Records supplied
**src/logic/warn_status_defs.svh**
```systemverilog
`ifndef WARN_STATUS_DEFS_SVH
`define WARN_STATUS_DEFS_SVH

// Register byte addresses (word pairs 0x26:27, 0x28:29, 0x2A:2B)
`define ADDR_WARN       8'h26
`define ADDR_TEMP       8'h28
`define ADDR_FIELD      8'h2A

// Identifier nibbles in bits 15:12
`define ID_WARN         4'hB
`define ID_TEMP         4'hF
`define ID_FIELD        4'hE

// Warning bit positions
`define BIT_IER         11
`define BIT_CRC         10
`define BIT_RSVD        9
`define BIT_SRW         8
`define BIT_XEE         7
`define BIT_TR          6
`define BIT_ESE         5
`define BIT_SAT         4
`define BIT_TCW         3
`define BIT_BSY         2
`define BIT_MSH         1
`define BIT_TOV         0
`define WARN_FLAGS      12

// Reset values
`define WARN_RST        12'h000
`define TEMP_RST        12'h000
`define FIELD_RST       12'h000

// Serial packet framing
`define PKT_BITS        6'h10
`define PKT_BITS_CRC    6'h14
`define CRC_SEED        4'hF
`define CRC_POLY        4'h3

// Temperature limits in eighths relative to 25 C: -60 C and 180 C
`define TEMP_MIN_C      -60
`define TEMP_MAX_C      180
`define TEMP_OFS_C      25
`define TEMP_MIN_Q      16'hFD58
`define TEMP_MAX_Q      16'h04D8

// Zero-crossing step limit: 135 deg of 4096 counts per turn
`define TCW_DEG         135
`define TCW_LIMIT       12'h600
`define ANGLE_HALF      12'h800

// Field refresh timing
`define CLK_MHZ         40
`define FIELD_PERIOD_US 128
`define FIELD_REFRESH_CYCLES (`FIELD_PERIOD_US * `CLK_MHZ)

`endif

```
**src/logic/warn_status_pkg.sv**
```systemverilog
package warn_status_pkg;

  typedef logic [15:0] reg_word_t;
  typedef logic [11:0] field_t;

  typedef enum logic [1:0] {
    SEL_NONE  = 2'b00,
    SEL_WARN  = 2'b01,
    SEL_TEMP  = 2'b10,
    SEL_FIELD = 2'b11
  } reg_sel_e;

endpackage

```
**src/logic/refresh_tick.sv**
```systemverilog
`timescale 1ns/1ps

module refresh_tick #(
  parameter int unsigned PERIOD = 5120
) (
  input  wire logic clock,  // System clock
  input  wire logic rst_b,  // Async reset, active low
  output logic      tick    // One-cycle pulse each period
);

  logic [15:0] cnt_r;
  logic [15:0] cnt_nxt;
  logic        tick_r;
  logic        tick_nxt;

  always_comb begin
    tick_nxt = 1'b0;
    cnt_nxt  = cnt_r + 16'h0001;
    if (cnt_r == 16'(PERIOD - 1)) begin
      cnt_nxt  = 16'h0000;
      tick_nxt = 1'b1;
    end
  end

  always_ff @(posedge clock or negedge rst_b) begin
    if (!rst_b) begin
      cnt_r  <= 16'h0000;
      tick_r <= 1'b0;
    end else begin
      cnt_r  <= cnt_nxt;
      tick_r <= tick_nxt;
    end
  end

  assign tick = tick_r;

endmodule

```
**src/logic/angle_sensor_warning_status_regs.sv**
```systemverilog
// Notes on behaviour
// - Warning flags latch and hold until the host clears them.
// - Top nibble reads 1011 warning, 1111 temperature, 1110 field.
// - Bad bit count, bit 15 set or code error sets bit 11, drops packet.
// - With CRC check enabled, a CRC mismatch sets bit 10 and drops packet.
// - Bit 8 sets while slew limiting is enabled and engaged.
// - Bit 7 sets when an extended-write command fails.
// - Bit 6 sets outside -60..180 C; temperature clamps at those limits.
// - Bit 5 sets on corrected single-bit memory error during load.
// - Bit 4 sets when any signal-chain signal saturates.
// - Bit 3 sets when successive zero-crossing samples differ over 135 deg.
// - Bit 2 sets when an extended access starts while one is busy.
// - Bit 1 sets when field exceeds the stored high threshold.
// - Bit 0 sets on turns overflow; only turns-count reset clears it.
// - Temperature low 12 bits: signed eighths of a degree from 25 C.
// - Bit 9 reads zero; all three registers are read-only.
// - Summary warning bit asserts on any unmasked warning flag.
// - Error indicator is one on any unmasked error or warning.
`timescale 1ns/1ps
`include "warn_status_defs.svh"

module angle_sensor_warning_status_regs #(
  parameter int unsigned REFRESH_CYCLES = `FIELD_REFRESH_CYCLES
) (
  input  wire logic        clock,                  // 40 MHz clock
  input  wire logic        rst_b,                  // Async reset, active low
  // Register read port
  input  wire logic        rd_en,                  // Read strobe
  input  wire logic [7:0]  rd_addr,                // Register byte address
  output logic [15:0]      rd_data,                // Read data
  output logic             rd_valid,               // Read data valid pulse
  output logic             rd_hit,                 // Address maps a register
  input  wire logic        wr_en,                  // Write strobe, only drives rd_hit
  // Clear commands
  input  wire logic        warn_clear,             // Clear ended warnings except bit 0
  input  wire logic        turns_reset_cmd,        // Turns-count reset
  // Incoming serial packet
  input  wire logic        pkt_valid,              // Packet end pulse
  input  wire logic [5:0]  pkt_bits,               // Bits received
  input  wire logic [15:0] pkt_word,               // Received data
  input  wire logic [3:0]  pkt_crc,                // Received CRC
  input  wire logic        code_error,             // Single-wire code error
  input  wire logic        crc_check_enable,       // Stored CRC check enable
  output logic             pkt_accept,             // Packet passed on
  output logic [15:0]      pkt_word_out,           // Accepted data
  output logic             pkt_drop,               // Packet discarded
  // Conditions
  input  wire logic        slew_limit_enable,      // Slew limiting enabled
  input  wire logic        slew_limit_engaged,     // Limiting applied now
  input  wire logic        ext_cmd_fail,           // Extended command failed
  input  wire logic [15:0] temp_raw,               // Eighths from 25 C
  input  wire logic        temp_valid,             // New temperature
  input  wire logic        mem_loading,            // Memory load in progress
  input  wire logic        mem_single_err,         // Corrected bit error
  input  wire logic        saturation_any,         // Any signal saturated
  input  wire logic        zcd_valid,              // Zero-crossing sample
  input  wire logic [11:0] zcd_angle,              // Zero-crossing angle
  input  wire logic        turns_update,           // Turns count updated
  input  wire logic        ext_start,              // Extended access start
  input  wire logic        ext_busy,               // Extended access busy
  input  wire logic [11:0] field_raw,              // Measured field, gauss
  input  wire logic [11:0] field_high_threshold,   // Strong-field threshold
  input  wire logic        turns_overflow,         // Turns counter wrapped
  // Summaries
  input  wire logic [15:0] warn_mask,              // Per-bit warning mask
  input  wire logic        warn_summary_mask,      // Summary bit mask
  input  wire logic        err_unmasked_any,       // Unmasked error present
  output logic             warning_summary_bit,    // Unmasked warning set
  output logic             error_indicator,        // Any unmasked fault
  output logic             slew_hold               // Encoder at slew rate
);

  localparam logic [11:0] LIMIT = `TCW_LIMIT;
  // Clamp limits in eighths from 25 C; only the low 12 bits are stored
  localparam logic [15:0] TEMP_MIN = `TEMP_MIN_Q;
  localparam logic [15:0] TEMP_MAX = `TEMP_MAX_Q;

  function automatic warn_status_pkg::reg_sel_e decode(input logic [7:0] a);
    unique case ({a[7:1], 1'b0})
      `ADDR_WARN:  decode = warn_status_pkg::SEL_WARN;
      `ADDR_TEMP:  decode = warn_status_pkg::SEL_TEMP;
      `ADDR_FIELD: decode = warn_status_pkg::SEL_FIELD;
      default:     decode = warn_status_pkg::SEL_NONE;
    endcase
  endfunction

  // The CRC nibble lengthens the frame when checking is on
  function automatic logic [5:0] frame_bits(input logic crc_on);
    frame_bits = crc_on ? `PKT_BITS_CRC : `PKT_BITS;
  endfunction

  // Shortest way round the circle, so a wrap through zero is no jump
  function automatic logic [11:0] circ_step(input logic [11:0] a, input logic [11:0] b);
    logic [11:0] d;
    d = a - b;
    circ_step = (d > `ANGLE_HALF) ? (12'h000 - d) : d;
  endfunction

  // Bitwise CRC over the 16 data bits
  function automatic logic [3:0] crc4(input logic [15:0] d);
    logic [3:0] c;
    logic       fb;
    c = `CRC_SEED;
    for (int i = 15; i >= 0; i--) begin
      fb = c[3] ^ d[i];
      c  = {c[2:0], 1'b0} ^ (fb ? `CRC_POLY : 4'h0);
    end
    crc4 = c;
  endfunction

  // Packet checking
  logic        bad_frame;
  logic        bad_crc;
  logic        accept_nxt;
  logic        accept_r;
  logic        drop_nxt;
  logic        drop_r;
  logic [15:0] pword_nxt;
  logic [15:0] pword_r;

  always_comb begin
    bad_frame = pkt_valid & (pkt_word[15] | code_error |
                (pkt_bits != frame_bits(crc_check_enable)));
    bad_crc = pkt_valid & ~bad_frame & crc_check_enable &
              (crc4(pkt_word) != pkt_crc);
    accept_nxt = pkt_valid & ~bad_frame & ~bad_crc;
    drop_nxt   = bad_frame | bad_crc;
    pword_nxt  = accept_nxt ? pkt_word : pword_r;
  end

  always_ff @(posedge clock or negedge rst_b) begin
    if (!rst_b) begin
      accept_r <= 1'b0;
      drop_r   <= 1'b0;
      pword_r  <= 16'h0000;
    end else begin
      accept_r <= accept_nxt;
      drop_r   <= drop_nxt;
      pword_r  <= pword_nxt;
    end
  end

  assign pkt_accept   = accept_r;
  assign pkt_drop     = drop_r;
  assign pkt_word_out = pword_r;

  // Temperature clamping
  logic        temp_low;
  logic        temp_high;
  logic [11:0] temp_nxt;
  logic [11:0] temp_r;

  always_comb begin
    temp_low  = $signed(temp_raw) < $signed(TEMP_MIN);
    temp_high = $signed(temp_raw) > $signed(TEMP_MAX);
    temp_nxt  = temp_r;
    if (temp_valid) begin
      if (temp_low) begin
        temp_nxt = TEMP_MIN[11:0];
      end else if (temp_high) begin
        temp_nxt = TEMP_MAX[11:0];
      end else begin
        temp_nxt = temp_raw[11:0];
      end
    end
  end

  always_ff @(posedge clock or negedge rst_b) begin
    if (!rst_b) begin
      temp_r <= `TEMP_RST;
    end else begin
      temp_r <= temp_nxt;
    end
  end

  // Field refresh
  logic        field_tick;
  logic        field_strong;
  logic [11:0] field_nxt;
  logic [11:0] field_r;

  // Free-running; the first capture lands one period plus one cycle after reset
  refresh_tick #(
    .PERIOD (REFRESH_CYCLES)
  ) u_refresh (
    .clock (clock),
    .rst_b (rst_b),
    .tick  (field_tick)
  );

  always_comb begin
    field_nxt    = field_tick ? field_raw : field_r;
    field_strong = field_tick & (field_raw > field_high_threshold);
  end

  always_ff @(posedge clock or negedge rst_b) begin
    if (!rst_b) begin
      field_r <= `FIELD_RST;
    end else begin
      field_r <= field_nxt;
    end
  end

  // Zero-crossing step tracking; pair restarts at each turns update
  logic [11:0] zprev_r;
  logic [11:0] zprev_nxt;
  logic        zhave_r;
  logic        zhave_nxt;
  logic [11:0] zstep;
  logic        zbig;

  always_comb begin
    zstep     = circ_step(zcd_angle, zprev_r);
    zbig      = zcd_valid & zhave_r & (zstep > LIMIT);
    zprev_nxt = zcd_valid ? zcd_angle : zprev_r;
    zhave_nxt = zhave_r;
    if (zcd_valid) begin
      zhave_nxt = 1'b1;
    end
    if (turns_update) begin
      zhave_nxt = zcd_valid;
    end
  end

  always_ff @(posedge clock or negedge rst_b) begin
    if (!rst_b) begin
      zprev_r <= 12'h000;
      zhave_r <= 1'b0;
    end else begin
      zprev_r <= zprev_nxt;
      zhave_r <= zhave_nxt;
    end
  end

  // Warning conditions
  logic [`WARN_FLAGS-1:0] cond;
  logic [`WARN_FLAGS-1:0] warn_r;
  logic [`WARN_FLAGS-1:0] warn_nxt;
  logic [`WARN_FLAGS-1:0] clr_vec;

  always_comb begin
    cond = '0;
    cond[`BIT_IER] = bad_frame;
    cond[`BIT_CRC] = bad_crc;
    cond[`BIT_SRW] = slew_limit_enable & slew_limit_engaged;
    cond[`BIT_XEE] = ext_cmd_fail;
    cond[`BIT_TR]  = temp_valid & (temp_low | temp_high);
    cond[`BIT_ESE] = mem_loading & mem_single_err;
    cond[`BIT_SAT] = saturation_any;
    cond[`BIT_TCW] = zbig;
    cond[`BIT_BSY] = ext_start & ext_busy;
    cond[`BIT_MSH] = field_strong;
    cond[`BIT_TOV] = turns_overflow;
  end

  // Per-flag clear; the ordinary clear never reaches bit 0
  always_comb begin
    clr_vec = {`WARN_FLAGS{warn_clear}};
    clr_vec[`BIT_TOV] = turns_reset_cmd;
  end

  // Condition dominates a clear in the same cycle
  for (genvar i = 0; i < `WARN_FLAGS; i++) begin : g_flag
    if (i == `BIT_RSVD) begin : g_rsvd
      assign warn_nxt[i] = 1'b0;
    end else begin : g_std
      assign warn_nxt[i] = cond[i] | (warn_r[i] & ~clr_vec[i]);
    end
  end

  always_ff @(posedge clock or negedge rst_b) begin
    if (!rst_b) begin
      warn_r <= `WARN_RST;
    end else begin
      warn_r <= warn_nxt;
    end
  end

  assign slew_hold = cond[`BIT_SRW];

  // Summaries
  logic warn_any;

  always_comb begin
    warn_any = |(warn_r & ~warn_mask[`WARN_FLAGS-1:0]);
    warning_summary_bit = warn_any & ~warn_summary_mask;
  end

  assign error_indicator = err_unmasked_any | warning_summary_bit;

  // Register readout; writes have no effect
  logic [15:0] rdata_nxt;
  logic [15:0] rdata_r;
  logic        rvalid_r;

  always_comb begin
    rdata_nxt = rdata_r;
    if (rd_en) begin
      unique case (decode(rd_addr))
        warn_status_pkg::SEL_WARN:  rdata_nxt = {`ID_WARN, warn_r};
        warn_status_pkg::SEL_TEMP:  rdata_nxt = {`ID_TEMP, temp_r};
        warn_status_pkg::SEL_FIELD: rdata_nxt = {`ID_FIELD, field_r};
        warn_status_pkg::SEL_NONE:  rdata_nxt = 16'h0000;
      endcase
    end
  end

  always_ff @(posedge clock or negedge rst_b) begin
    if (!rst_b) begin
      rdata_r  <= 16'h0000;
      rvalid_r <= 1'b0;
    end else begin
      rdata_r  <= rdata_nxt;
      rvalid_r <= rd_en;
    end
  end

  assign rd_data  = rdata_r;
  assign rd_valid = rvalid_r;
  assign rd_hit   = (rd_en | wr_en) & (decode(rd_addr) != warn_status_pkg::SEL_NONE);

endmodule

```
**config.mk**
```make
export PLATFORM = sky130hd
export DESIGN_NAME = angle_sensor_warning_status_regs
export DESIGN_NICKNAME = d
export VERILOG_FILES = /design/src/logic/warn_status_pkg.sv /design/src/logic/refresh_tick.sv /design/src/logic/angle_sensor_warning_status_regs.sv
export VERILOG_INCLUDE_DIRS = /design/src /design/src/logic
export SDC_FILE = /design/constraint.sdc
export NUM_CORES = 1
export LEC_CHECK = 0
export ABC_AREA = 0
export BUFFER_PORTS_ARGS = -buffer_cell sky130_fd_sc_hd__buf_4
export CAP_MARGIN = 30
export CORE_ASPECT_RATIO = 0.8
export CORE_MARGIN = 10
export CORE_UTILIZATION = 25
export CTS_BUF_LIST = sky130_fd_sc_hd__clkbuf_8 sky130_fd_sc_hd__clkbuf_16
export DETAILED_ROUTE_END_ITERATION = 10
export SYNTH_ARGS = -nofsm -noshare
export SYNTH_HDL_FRONTEND = slang
export SYNTH_SLANG_ARGS = --single-unit
```
**constraint.sdc**
```tcl
create_clock -name clock -period 6.8 [get_ports clock]
set_input_delay 0.34 -clock clock [delete_from_list [all_inputs] [get_ports clock]]
set_output_delay 0.34 -clock clock [all_outputs]
set_load 0.01 [all_outputs]
```
==> flow_summary.toml <==
[place]
place_area_um2 = 6845
dp_hpwl_um = 11960
gp_congestion = 0.7739
port_buffers = 157

[floorplan]
start_util_pct = 25.75
die_y_um = 151.4
die_area_um2 = 27880
core_um2 = 20940
rows = 47
die_x_um = 184.2
ios = 164

[timing]
tns_ns = 0
slew_violations = 0
worst_slew_pin_slew_ns = 0.9334
setup_violations = 0
final.period_utilization_pct = 45.46
max_freq_ghz = 0.3235
max_slew_margin_pct = 37.77
fin_crit_ns = 3.091
hold_viol = 0
final.setup_skew_ns = 0.008927
rsz0062_at_grt = "no"

[cts]
clock_path_buffers = 2
cts_max_level = 3
clockRootBuffer = "clkbuf_16"
cts_buffers = 9
cts.clk_slew.worst_paths_ns = 0.07
cts_tree = "yes"
cts_num_sinks = 99
clk_latency_ns = 0.36

[drt]
drtAntennaViolNets = 0
via_per_inst = 4.488
wire_per_inst_um = 16.30
vias = 4183
drt_pre_antenna_iters = 4
drc = 0
drtIter0Drc = 249
wl_um = 15190

[status]
status = "complete, no violations"

[finish]
area_growth_pct = 32.86
multi_input_area_um2 = 2673
drive_above_1_share_pct = 33.69
final_area_um2 = 7163
nFillCells = 2127
fin_nets = 811
final-seq-area_um2 = 2477

[worst_setup_path]
worstSetupPathType = "input pin to flop"
cp-start-kind = "input pin"
cp_max_fo = 17
startpoint = "pkt_word[15]"
critical_path_required_ns = 7.04
arrival_ns = 3.33
end_kind = "flop"
r2r-start = "zprev_r[0]"

[global_route]
overflow = 0
grtUsageTotal_pct = 11.11
grt_pass1_vias = 4318
antenna_found_initial = 2
grt_pass1_wl_um = 24090
grt_max_degree = 64

[logic_synthesis]
synth_edf_count = 0
synthDistinctLibCells = 54
yosys_most_used_dff = "dfrtp_1"
synth_seq_area_share_pct = 45.95
mappedNetlistNets = 654
synth_area_per_cell_um2 = 10.78
synthCells = 500
ys_ff_latch = 99
synth_area_um2 = 5391
yosysWarningCount = 0
async_reset_ff_share_pct = 100.0

[power_and_ir_drop]
ir_drop_v = 0.00009913
power.density_nw_per_um2 = 201.6
power_leakage_nw = 3.539

[hold_path]
min_from = "ext_cmd_fail"
worstHoldPathType = "input pin to flop"

[run]
cap_violations = 0
-- sequential cells by signal, indices dropped and copies added, names as in the netlist, 11 cells and up --
signal and count:
temp_r 12, pkt_word_out 16, u_refresh.cnt_r 16, field_r 12, rd_data 15, warn_r 11, zprev_r 12
-- cells by family (layout without fill, tap and decap cells) --
group	Yosys count	in the layout	synth area share (%)
flip-flops	99	99	45.95
AO/OA/AOI/OAI	115	115	14.83
multiplexers	45	45	9.933
buffers and inverters	59	221	4.479
AND/OR/NAND/NOR	109	109	9.771
other	0	1	0
XOR/XNOR	44	44	8.169
adder cells (fa/ha/maj)	29	29	6.869
-- critical path, cell delays in order --
cell	delay [ns]
buf_4	0.13
xnor3_1	0.37
xor2_1	0.26
xnor3_1	0.49
or3_1	0.37
a211oi_2	0.27
o21ai_2	0.12
a21oi_4	0.57
mux2_2	0.40
-- Yosys cell counts, types with 6 or more instances --
library cell / count / share of area [%]
a21o_1: 14 / 1.9
a21oi_1: 21 / 1.9
a221oi_1: 9 / 1.5
clkbuf_1: 9 / 0.63
dfrtp_1: 99 / 46
ha_1: 28 / 6.5
inv_1: 46 / 3.2
mux2_2: 36 / 7.5
mux2_4: 8 / 2.2
nand2_1: 36 / 2.5
nand3_1: 9 / 0.84
nand4_1: 6 / 0.70
nor2_1: 25 / 1.7
nor3_1: 7 / 0.65
o21ai_0: 22 / 2.0
o22ai_1: 7 / 0.81
xnor2_1: 26 / 4.2
xor2_1: 14 / 2.3
-- where the power goes --
group / switching (mW) / internal, mW
Combinational: 0.145 / 0.152
Clock: 0.262 / 0.262
Sequential: 0.0118 / 0.611
-- path summary, 6_finish.rpt --
path,end,slack (ns),depth (start not counted)
worst max-delay path,pkt_word_out[6],3.71,9
worst min-delay path,warn_r[7],0.16,2
worst max register to register,warn_r[3],3.94,11
worst min register to register,zhave_r,0.48,1
max in group asynchronous,warn_r[4],5.09,3
min in group asynchronous,pkt_accept,0.51,2
-- final cells by class --
type / count / share of cell area [%]
diodes: 1 / 0.03493
well taps: 269 / 4.699
repair buffers: 159 / 16.70
clock buffers: 9 / 3.144
clock inverters: 7 / 1.118
multi-input cells: 342 / 37.31
flip-flops and latches: 99 / 34.59
inverters: 46 / 2.410
-- layer usage --
layer	share of wire, %	track usage (%)	vias to the layer above
li1	-	-	2097
met4	1.1	3.189	2
met1	47	14.38	1981
met2	46	17.17	89
met3	6.2	3.854	14
met5	0.12	0	-
-- stage by stage --
step | total power, mW | hold slack [ns] | util [%] | instances | worst slack (ns)
after floorplan | 0.8076 | 0.04441 | - | 500 | 3.861
after global placement | 0.9287 | 0.3579 | 32.70 | 914 | 3.362
after detailed placement | 0.9323 | 0.3552 | 32.70 | 914 | 3.332
after CTS | 1.472 | 0.1303 | 34.20 | 931 | 3.718
after global routing | 1.528 | 0.1404 | 34.20 | 931 | 3.534
final | 1.444 | 0.1576 | 34.22 | 932 | 3.709
-- timing repair --
| item | in CTS | in global routing |
|---|---|---|
| buffers inserted | 0 | 0 |
| resized for setup | 0 | 0 |
| hold buffers | 1 | 0 |
| endpoints found under the hold margin | 36 | 0 |
-- cells in the final DEF, fill, tap and decap left out, types with 4 or more instances in the layout --
| master | count |
|---|---|
| o22a_1 | 4 |
| clkbuf_16 | 9 |
| a22oi_1 | 4 |
| xnor2_1 | 26 |
| xnor3_1 | 4 |
| ha_1 | 28 |
| a221oi_1 | 9 |
| buf_4 | 158 |
| nand3_1 | 9 |
| o21ai_0 | 22 |
| nand2_1 | 36 |
| o22ai_1 | 7 |
| a21oi_1 | 21 |
| dfrtp_1 | 99 |
| mux2_2 | 36 |
| a21o_1 | 14 |
| nor2b_1 | 5 |
| nand2b_1 | 4 |
| inv_1 | 46 |
| nor2_1 | 25 |
| a22o_1 | 5 |
| mux2_4 | 8 |
| xor2_1 | 14 |
| nand4_1 | 6 |
| nor3_1 | 7 |
| o211ai_1 | 5 |
(Power assumes the default switching activity.)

Exercise instructions
Every line of the data above that includes "flip" should be listed.

Response
flip-flops	99	99	45.95
flip-flops and latches: 99 / 34.59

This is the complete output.